Statistik Blog

Senin, 26 Desember 2011

Hujan, Rahmat yang Tidak Banyak Disadari



Sore itu, tetes-tetes air membasahi Surabaya yang terkenal panas itu. Rintik-rintik hujan ini seakan mendinginkan kota yang suhunya pernah menyentuh 35 derajat Celsius ini. Namun, beberapa kawanan manusia justru berceloteh,
“Ah, hujan nih ta**, mana belum makan pula, terus makan apa kalo ujan kek gini, mana udah perut udah keroncongan pula”
Ada pula yang berceloteh,
“Hasshhh, kenapa pake hujan, masih jauh pula dari rumah, mana gak bawa mantel pula, jan***”
Atau para muda-mudi yang sering mengeluh di saat hujan turun di malam minggu,
“Ya ampun, kenapa pake hujan sih????Jadwal kencan sama ayank berantakan gara-gara hujan, Dasar hujan sialan!!!!!”
Ya, begitulah ungkapan-ungkapan yang sering muncul dari mulut manusia tatkala rahmat Allah yang diturunkan melalui langit ini datang, terutama ketika rahmat Allah ini datang pada saat-saat yang tidak diinginkan. Manusia boleh dikatakan sering “kufur” nikmat atas rahmat Tuhan yang satu ini. Padahal, dalam kalamNya yang Agung, Allah SWT berfirman dalam Surat Asy-Syuura ayat 28:
Dan Dialah Yang menurunkan hujan sesudah mereka berputus asa dan menyebarkan rahmat-Nya. Dan Dialah Yang Maha Pelindung lagi Maha Terpuji.” (QS. Asy-Syuura [41] : 28)

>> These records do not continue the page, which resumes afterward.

===== src/rtl/tdsp_pso_sequencer.sv =====
// Power shut-off / wake-up sequencer for the switchable TDSP core domain.
// Orders clock gating, isolation, retention and the switch chain with dwell timers.
module tdsp_pso_sequencer #(
  parameter int unsigned CLK_DLY        = 2,
  parameter int unsigned ISO_DLY        = 2,
  parameter int unsigned SAVE_CYCLES    = 4,
  parameter int unsigned RESTORE_CYCLES = 4,
  parameter int unsigned ACK_TIMEOUT    = 16
) (
  input  logic       clk,
  input  logic       reset,
  input  logic       power_down,
  input  logic       test_mode,
  input  logic       pwr_ack,
  output logic       pwr_switch_on,
  output logic       isolation_enable,
  output logic       state_retention_enable,
  output logic       state_retention_restore,
  output logic       tdsp_clk_enable,
  output logic [3:0] pwr_state,
  output logic       busy,
  output logic       timeout_err
);

  typedef enum logic [3:0] {
    S_ON       = 4'd0,
    S_CLK_STOP = 4'd1,
    S_ISO_ON   = 4'd2,
    S_SAVE     = 4'd3,
    S_PSW_OFF  = 4'd4,
    S_OFF      = 4'd5,
    S_PSW_ON   = 4'd6,
    S_RESTORE  = 4'd7,
    S_ISO_OFF  = 4'd8
  } state_t;

  localparam logic [7:0] CLK_N  = 8'(CLK_DLY - 1);
  localparam logic [7:0] ISO_N  = 8'(ISO_DLY - 1);
  localparam logic [7:0] SAVE_N = 8'(SAVE_CYCLES - 1);
  localparam logic [7:0] REST_N = 8'(RESTORE_CYCLES - 1);
  localparam logic [7:0] ACK_N  = 8'(ACK_TIMEOUT - 1);

  state_t     state_q;
  state_t     state_d;
  logic [7:0] cnt_q;
  logic [7:0] cnt_d;
  logic       err_q;
  logic       err_set;
  logic       cnt_done;

  assign cnt_done = (cnt_q == 8'd0);

  always_ff @(posedge clk or posedge reset) begin
    if (reset) begin
      state_q <= S_ON;
      cnt_q   <= 8'd0;
      err_q   <= 1'b0;
    end else begin
      state_q <= state_d;
      cnt_q   <= cnt_d;
      err_q   <= err_q | err_set;
    end
  end

  always_comb begin
    state_d = state_q;
    cnt_d   = cnt_done ? 8'd0 : cnt_q - 8'd1;
    err_set = 1'b0;
    case (state_q)
      S_ON: begin
        if (power_down && !test_mode) begin
          state_d = S_CLK_STOP;
          cnt_d   = CLK_N;
        end
      end
      S_CLK_STOP: begin
        if (cnt_done) begin
          state_d = S_ISO_ON;
          cnt_d   = ISO_N;
        end
      end
      S_ISO_ON: begin
        if (cnt_done) begin
          state_d = S_SAVE;
          cnt_d   = SAVE_N;
        end
      end
      S_SAVE: begin
        if (cnt_done) begin
          state_d = S_PSW_OFF;
          cnt_d   = ACK_N;
        end
      end
      S_PSW_OFF: begin
        if (!pwr_ack) begin
          state_d = S_OFF;
        end else if (cnt_done) begin
          state_d = S_OFF;
          err_set = 1'b1;
        end
      end
      S_OFF: begin
        if (!power_down || test_mode) begin
          state_d = S_PSW_ON;
          cnt_d   = ACK_N;
        end
      end
      S_PSW_ON: begin
        // a timed-out wake still restores; the sticky flag records it
        if (pwr_ack || cnt_done) begin
          state_d = S_RESTORE;
          cnt_d   = REST_N;
          err_set = !pwr_ack;
        end
      end
      S_RESTORE: begin
        if (cnt_done) begin
          state_d = S_ISO_OFF;
          cnt_d   = ISO_N;
        end
      end
      S_ISO_OFF: begin
        if (cnt_done) begin
          state_d = S_ON;
        end
      end
      default: begin
        state_d = S_ON;
        cnt_d   = 8'd0;
      end
    endcase
  end

  assign pwr_state               = state_q;
  assign tdsp_clk_enable         = (state_q == S_ON);
  assign isolation_enable        = (state_q == S_ISO_ON)  || (state_q == S_SAVE)
                                || (state_q == S_PSW_OFF) || (state_q == S_OFF)
                                || (state_q == S_PSW_ON)  || (state_q == S_RESTORE);
  assign state_retention_enable  = (state_q == S_SAVE);
  assign state_retention_restore = (state_q == S_RESTORE);
  assign pwr_switch_on           = !((state_q == S_PSW_OFF) || (state_q == S_OFF));
  assign busy                    = !((state_q == S_ON) || (state_q == S_OFF));
  assign timeout_err             = err_q;

endmodule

Demikian pula dalam Surat Qaaf ayat 9:
Dan Kami turunkan dari langit air yang penuh keberkahan lalu Kami tumbuhkan dengan air itu pohon-pohon dan biji-biji tanaman yang diketam.” (QS. Qaaf [50] : 9)

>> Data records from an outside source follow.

==> config.mk <==
export PLATFORM = sky130hd
export DESIGN_NAME = adc_scan_avg
export DESIGN_NICKNAME = d
export VERILOG_FILES = /design/src/rtl/adc_scan_avg.sv
export SDC_FILE = /design/constraint.sdc
export NUM_CORES = 1
export LEC_CHECK = 0
export CAP_MARGIN = 20
export CORE_MARGIN = 3
export CORE_UTILIZATION = 55
export DETAILED_ROUTE_END_ITERATION = 10
export GPL_ROUTABILITY_DRIVEN = 0
export PLACE_DENSITY = 0.85
export SYNTH_ARGS = -nofsm -noshare
export SYNTH_HDL_FRONTEND = slang
export SYNTH_SLANG_ARGS = --single-unit
==> constraint.sdc <==
create_clock -name clock_clk -period 5.2 [get_ports clock_clk]
set_input_delay 1.04 -clock clock_clk [delete_from_list [all_inputs] [get_ports clock_clk]]
set_output_delay 1.04 -clock clock_clk [all_outputs]
set_load 0.05 [all_outputs]
==> src/rtl/adc_scan_avg.sv <==
// Round-robin ADC scan controller: issues one single-beat command per conversion,
// averages 2**AVG_LOG2 matching responses per channel and strobes the result.
module adc_scan_avg #(
    parameter int NCH      = 2,
    parameter int CH_BASE  = 1,
    parameter int AVG_LOG2 = 4
) (
    input  logic        clock_clk,
    input  logic        reset_sink_reset_n,
    input  logic        enable,
    output logic        command_valid,
    output logic [4:0]  command_channel,
    output logic        command_startofpacket,
    output logic        command_endofpacket,
    input  logic        command_ready,
    input  logic        response_valid,
    input  logic [4:0]  response_channel,
    input  logic [11:0] response_data,
    output logic        avg_valid,
    output logic [4:0]  avg_channel,
    output logic [11:0] avg_data,
    output logic        err_chan
);

    localparam int AW = 12 + AVG_LOG2;
    localparam int CW = AVG_LOG2 + 1;
    localparam int IW = (NCH > 1) ? $clog2(NCH) : 1;
    localparam logic [CW-1:0] NSAMP    = CW'(1 << AVG_LOG2);
    localparam logic [IW-1:0] LAST_IDX = IW'(NCH - 1);
    localparam logic [4:0]    BASE     = 5'(CH_BASE);

    typedef enum logic [1:0] {IDLE, CMD, WAIT_RSP, EMIT} state_t;

    state_t        state_q;
    logic [IW-1:0] idx_q;
    logic [AW-1:0] acc_q;
    logic [CW-1:0] cnt_q;
    logic [4:0]    avgChannel_q;
    logic [11:0]   avgData_q;
    logic          errChan_q;

    logic [4:0]    curChan_d;
    logic          rspMatch_d;
    logic [AW-1:0] accSum_d;
    logic [11:0]   avgTrunc_d;
    logic [CW-1:0] cntInc_d;

    assign curChan_d  = BASE + 5'(idx_q);
    assign rspMatch_d = (response_channel == curChan_d);
    assign accSum_d   = acc_q + AW'(response_data);
    assign avgTrunc_d = 12'(accSum_d >> AVG_LOG2);
    assign cntInc_d   = cnt_q + CW'(1);

    always_ff @(posedge clock_clk or negedge reset_sink_reset_n) begin
        if (!reset_sink_reset_n) begin
            state_q      <= IDLE;
            idx_q        <= '0;
            acc_q        <= '0;
            cnt_q        <= '0;
            avgChannel_q <= '0;
            avgData_q    <= '0;
            errChan_q    <= 1'b0;
        end else begin
            // A response is only legal while a conversion is outstanding.
            if (response_valid && (state_q != WAIT_RSP)) begin
                errChan_q <= 1'b1;
            end
            case (state_q)
                IDLE: begin
                    if (enable) begin
                        state_q <= CMD;
                        idx_q   <= '0;
                        acc_q   <= '0;
                        cnt_q   <= '0;
                    end
                end
                CMD: begin
                    if (command_ready) begin
                        state_q <= WAIT_RSP;
                    end else if (!enable) begin
                        state_q <= IDLE;
                        idx_q   <= '0;
                        acc_q   <= '0;
                        cnt_q   <= '0;
                    end
                end
                WAIT_RSP: begin
                    if (response_valid) begin
                        if (rspMatch_d && (cntInc_d == NSAMP)) begin
                            state_q      <= EMIT;
                            acc_q        <= accSum_d;
                            cnt_q        <= cntInc_d;
                            avgChannel_q <= curChan_d;
                            avgData_q    <= avgTrunc_d;
                        end else if (enable) begin
                            state_q <= CMD;
                            if (rspMatch_d) begin
                                acc_q <= accSum_d;
                                cnt_q <= cntInc_d;
                            end else begin
                                errChan_q <= 1'b1;
                            end
                        end else begin
                            state_q <= IDLE;
                            idx_q   <= '0;
                            acc_q   <= '0;
                            cnt_q   <= '0;
                            if (!rspMatch_d) begin
                                errChan_q <= 1'b1;
                            end
                        end
                    end
                end
                EMIT: begin
                    acc_q   <= '0;
                    cnt_q   <= '0;
                    idx_q   <= (idx_q == LAST_IDX) ? '0 : idx_q + IW'(1);
                    state_q <= enable ? CMD : IDLE;
                end
                default: state_q <= IDLE;
            endcase
        end
    end

    // Command and strobe outputs decode from state alone so reset clears them at once.
    assign command_valid         = (state_q == CMD);
    assign command_channel       = command_valid ? curChan_d : 5'd0;
    assign command_startofpacket = command_valid;
    assign command_endofpacket   = command_valid;
    assign avg_valid             = (state_q == EMIT);
    assign avg_channel           = avgChannel_q;
    assign avg_data              = avgData_q;
    assign err_chan              = errChan_q;

endmodule

==> qor.csv <==
metric;value;unit
postPlaceCellArea;0.002888;mm2
power_density;349.5;mW/mm2
drive_gt1_frac;0.05863;
yosys_warnings;0;
ir_worst_vdd;0.3414;mV
fp.dieW;72.62;um
rows;23;
vias;2088;
cp-start-kind;primary input;
holdBufCountCts;0;
clock-root-buffer;clkbuf_8;
syn_to_final_growth;22.91;%
synthFlopType;dfrtp_1;
wl_per_cell;14.61;um
max_stage_delay;560;ps
die_y;72.62;um
portBuffers;42;
antenna_found_initial;0;
via_per_inst;5.849;
power_leakage;1.320;nW
crit_cells;8;
slew_headroom;0.3437;
p_clk_frac;0.247;
h-tree-depth;2;
clkLatencyLatePin;300;ps
ys_ff_latch;39;
p_int;618.2;uW
cap_violations;0;
required;5440;ps
finalPower;1.049;mW
drtIter0Drc;151;
setup_viol;0;
nets;348;
worstSetupPathType;in2reg;
wl;5.215;mm
clk_pin_slew_worst_paths;90;ps
combinationalPowerShare;0.423;
overflow;0;
cp_cell_sequence;clkdlybuf4s50_1 > or3b_1 > a21oi_1 > o311ai_4 > buf_4 > nand2b_1 > or4_1 > nand3_1;
ioPinCount;49;
syn_inst;264;
critPathLaunch;response_channel[0];
cts_resized;0;
crit_buf_inv;2;
cts_tree;yes;
seq_power_share;0.330;
dpl.cell_count;349;
p_sw_frac;0.4105;
hp-start;avg_data[5];
period_minus_slack;3249;ps
clock_sinks;39;
synth_seq_area_share;0.3998;
syn-cell-area;0.002441;mm2
status;finished clean;
initial_utilization;0.5891;
async_flop_share;1.000;
slew_violations;0;
finClkSkew;10.38;ps
arrival;3490;ps
worstReg2RegStart;idx_q;
hpwl;3.795;mm
die_area;0.005274;mm2
rsz0062_at_grt;no;
synth.distinct_cells;51;
track_usage;0.2190;
worst_pin_slew;984.4;ps
final_area;0.003000;mm2
fillers;316;
grt_max_degree;40;
stdcell_count;357;
cts.path.max_buffers;2;
crit_slowest_cell;or4_1;
syn-mean-instance-area;9.247;um2
fmax;307.8;MHz
drc;0;
end_kind;flop;
grt_pass1_wl;9.149;mm
antennaDiodeCount;0;
fin_tns_setup;0;ps
first_pass_iters;4;
synth_edf_count;0;
drtAntennaViolNets;0;
hold_depth;2;
cts_buffers;5;
switchingPower;430.5;uW
post_cts_buffers;0;
finalHoldViolations;0;
core_area;0.004144;mm2
period_share;0.6248;
min_path_type;reg2reg;
grt_pass1_vias;2111;
r2r_cells;7;
critPathTopFamily;simple AND/OR/NAND/NOR gates;
path_max_fanout;32;
==> layout make-up <==
type	count	area [um2]	area share
multi-input combinational	204	1374	0.4579
sequential	39	975.9	0.3253
timing repair buffer	44	430.4	0.1435
clock buffer	5	68.82	0.02294
tap	50	62.56	0.02085
inverter	12	45.04	0.01501
clock inverter	3	43.79	0.01460
==> cell usage in the layout (no fill, tap or decap), types with 3 or more instances in the layout <==
cell,Yosys,routed
xor2_1,6,6
a21o_1,4,4
and2_1,3,3
conb_1,1,6
or3_1,4,4
o31ai_1,8,8
clkdlybuf4s50_1,0,41
o21ai_0,35,35
inv_1,12,12
clkbuf_8,0,5
ha_1,19,19
nor2b_1,3,3
nand2_1,39,39
xnor2_1,6,6
nand3_1,4,4
nor3_1,4,4
nand3b_1,3,3
o211ai_1,3,3
nand2b_1,4,4
a21oi_1,15,15
nor2_1,3,3
nand4_1,3,3
dfrtp_1,39,39
==> cell usage after synthesis (all sizes together), types with 3 or more instances <==
library cell   n  share of area
dfrtp         39           0.40
nand2         39          0.060
o21ai         35          0.072
ha            19          0.097
a21oi         15          0.031
inv           12          0.018
buf            9          0.026
o31ai          8          0.025
xnor2          6          0.022
xor2           6          0.022
clkbuf         5         0.0077
a21o           4          0.012
and2           4          0.010
nand2b         4          0.010
nand3          4         0.0082
nor3           4         0.0082
or3            4          0.010
nand3b         3         0.0092
nand4          3         0.0077
nor2           3         0.0046
nor2b          3         0.0077
o211ai         3         0.0092
o41ai          3          0.014
==> through the flow <==
stage	util	setup slack (ps)	hold slack, ps
after floorplan	-	2306	447.3
after global placement	0.6969	1679	459.0
after detailed placement	0.6969	1636	469.2
after CTS	0.7240	1953	488.2
after global routing	0.7240	1761	508.6
final	0.7240	1951	479.7
==> flip-flops by register name, summed over array words and instances, names as in the netlist <==
| signal | count |
|---|---|
| state_q | 2 |
| cnt_q | 5 |
| acc_q | 16 |
| idx_q | 1 |
| avg_channel | 2 |
| err_chan | 1 |
| avg_data | 12 |
==> power by group through the flow <==
stage,logic [mW],clock network [mW],registers (mW)
3_5_place_dp,0.441,0,0.351
5_1_grt,0.482,0.278,0.349
3_3_place_gp,0.434,0,0.350
2_1_floorplan,0.327,0,0.345
4_1_cts,0.443,0.264,0.345
6_report,0.444,0.259,0.346
==> cells by family after synthesis <==
kind of cell             share of synthesized area
AND/OR/NAND/NOR                             0.1538
multiplexers                              0.008713
adder cells (fa/ha/maj)                     0.1056
XOR/XNOR                                   0.04305
AO/OA/AOI/OAI                               0.2353
flip-flops                                  0.3998
buffers and inverters                      0.05228
other                                     0.001536
==> tightest hold or removal path, delay by kind of cell (launching register included) <==
kind / cells / cell delay, ps
simple gates: 1 / 40
compound gates: 1 / 60
flops: 1 / 350
==> routing by layer <==
| metal | vias up | track usage | routed length, um |
|---|---|---|---|
| li1 | 1026 | - | - |
| met1 | 1005 | 0.2730 | 2400 |
| met2 | 50 | 0.3637 | 2473 |
| met3 | 7 | 0.04270 | 262 |
| met4 | 0 | 0.1045 | 79 |
| met5 | - | 0 | 0 |
==> worst paths after layout <==
kind / end / slack (ps)
worst max-delay path: acc_q[14] / 1950
worst min-delay path: avg_data[5] / 480
worst max register to register: acc_q[14] / 2610
worst min register to register: avg_data[5] / 480
max in group asynchronous: acc_q[0] / 3790
min in group asynchronous: acc_q[6] / 850
Note: power is estimated with default switching activity, not from simulation.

Dua dalil di atas rasanya cukup untuk menjelaskan bahwasanya hujan bukanlah sesuatu yang pantas untuk kita ratapi. Mungkin ada rekan-rekan berceloteh,”Ah, kamu ini letterlijk banget kalo nafsirin ayat, ayat ini kan turun di Arab yang notabene panasnya minta ampun?Lihat asbabun nuzul (seab turunnya ayat)  juga dong”. Ketahuilah kawan, saya ini bukan ahli tafsir, dan saya tahu bahwasanya ayat ini turun di Arab yang notabene cuacanya panas sekali, tapi setahu saya, kedua ayat ini tidak di-nasakh (dihapuskan atau dibatalkan) oleh ayat yang lain (dalam ilmu tafsir, salah satu hal yang kita butuhkan adalah pemahaman atas nasikh mansukh, yang berasal dari kata dasar ‘nasakha’ yang menurut Ibnu Qudamah berarti Menghilangkan hukum yang ada dengan perkataan (dalil) yang dahulu, dengan perkataan yang datang setelahnya). Jadi, saya rasa, dalam kondisi apapun dan dimanapun, Hujan tetaplah rahmat dari Sang Khaliq. Dan rasanya, tidak pantas bagi kita untuk meratapinya secara berlebihan, apalagi berkata kotor dan mengutuk hujan tersebut.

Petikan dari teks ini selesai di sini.